This time of the year is very special to me. It’s a Swedish tradition to celebrate Advent and thus await Christmas. This candle holder has been with me for more than thirty years. It was given to me by a friend shortly before she was killed in an automobile accident. I met one of her daughter while I was in Sweden last month. It was precious to her that I had kept it all these years and that I use it every year. I just have to change the candles and I need new ones this year.
My neighbor across the street decorated for Christmas yesterday. She went all out, trying to keep up with another neighbor. I told her she was decorating for me, because I’m the one that gets to enjoy the lights every time I look out the window.
This morning Santa had fallen.
Later the tree had to be moved because the wind was blowing hard. Those decorations didn’t last long. We used to put up Christmas lights. That’s a memory from the past.
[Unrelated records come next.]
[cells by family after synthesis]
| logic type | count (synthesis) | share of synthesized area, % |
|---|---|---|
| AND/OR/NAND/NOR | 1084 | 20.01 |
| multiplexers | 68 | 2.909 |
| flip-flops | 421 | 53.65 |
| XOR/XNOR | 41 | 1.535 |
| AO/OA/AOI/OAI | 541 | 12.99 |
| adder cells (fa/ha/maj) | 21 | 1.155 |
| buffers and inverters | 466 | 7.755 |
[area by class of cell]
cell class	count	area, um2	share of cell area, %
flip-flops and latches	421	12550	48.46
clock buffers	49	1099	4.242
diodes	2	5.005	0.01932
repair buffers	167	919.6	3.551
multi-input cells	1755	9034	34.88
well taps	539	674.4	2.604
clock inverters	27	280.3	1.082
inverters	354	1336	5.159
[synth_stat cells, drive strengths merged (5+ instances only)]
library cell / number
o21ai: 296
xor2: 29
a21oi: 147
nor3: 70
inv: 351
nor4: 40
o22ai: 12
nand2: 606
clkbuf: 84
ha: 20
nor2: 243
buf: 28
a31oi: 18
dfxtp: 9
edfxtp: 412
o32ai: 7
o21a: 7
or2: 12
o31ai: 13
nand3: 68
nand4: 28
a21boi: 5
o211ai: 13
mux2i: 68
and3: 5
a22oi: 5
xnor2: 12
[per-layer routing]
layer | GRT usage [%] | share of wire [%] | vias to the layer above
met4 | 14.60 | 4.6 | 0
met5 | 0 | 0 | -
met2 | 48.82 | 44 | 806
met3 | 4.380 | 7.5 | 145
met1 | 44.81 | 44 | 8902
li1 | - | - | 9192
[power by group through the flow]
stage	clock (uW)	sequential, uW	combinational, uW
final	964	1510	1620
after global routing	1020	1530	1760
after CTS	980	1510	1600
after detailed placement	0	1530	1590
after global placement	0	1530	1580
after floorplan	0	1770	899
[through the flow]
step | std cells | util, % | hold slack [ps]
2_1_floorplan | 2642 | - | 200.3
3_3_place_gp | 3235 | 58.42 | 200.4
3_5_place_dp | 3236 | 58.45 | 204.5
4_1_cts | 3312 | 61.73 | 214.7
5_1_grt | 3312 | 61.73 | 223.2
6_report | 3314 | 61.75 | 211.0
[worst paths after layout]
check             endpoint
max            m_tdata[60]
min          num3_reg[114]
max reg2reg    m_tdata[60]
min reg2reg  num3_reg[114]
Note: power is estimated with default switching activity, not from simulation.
I loved to decorate but now it seems of little use, just for myself. I’ve put up a few things, but it’s not like before.
It’s difficult to reach old age. My body is not cooperating with my spirit. It’s like that Santa on the top picture, strong and vigorous. And now I’m lying flat on my face, like on the second picture. No, that’s not true! My spirit is young.
I’m kind of glad Santa fell on his face. I don’t like all the Santa hype. Jesus gets lost in the celebrations that are to honor him.
When I light this first candle, awaiting the celebration of Jesus birth, I want to meditate on the great wonder that God was willing to be one of us to open the way to heaven for us.
This Christmas, let’s not get wrapped up in the hype of commercialism and other “isms”… Let’s be intentional in celebrating Jesus.
“Tu dejaste tu trono y corona por mi al venir a Belen a nacer…” I’m remembering one of my favorite Christmas songs from my years in Peru, about Jesus that left his throne and his kingly crown when he came to be born in Bethlehem, and that there was no room for him. I love the refrain:
Oh, come to my heart, Lord Jesus!
There is room in my heart for You;
Oh, come to my heart, Lord Jesus, come,
There is room in my heart for You.
I wish that my heart was in constant “Advent,” always looking unto Jesus. He is so precious, so glorious. My heart overflows with love. Words are not enough. He will have to read my heart!
May this Advent season bring us closer to Jesus. Let’s not worry about keeping up with the Jones’ and the Anderson’s and whoever. Let’s break free from the bond of commercialism and let Jesus fill us with his joy.
Lets’ always have room in our hearts for Jesus!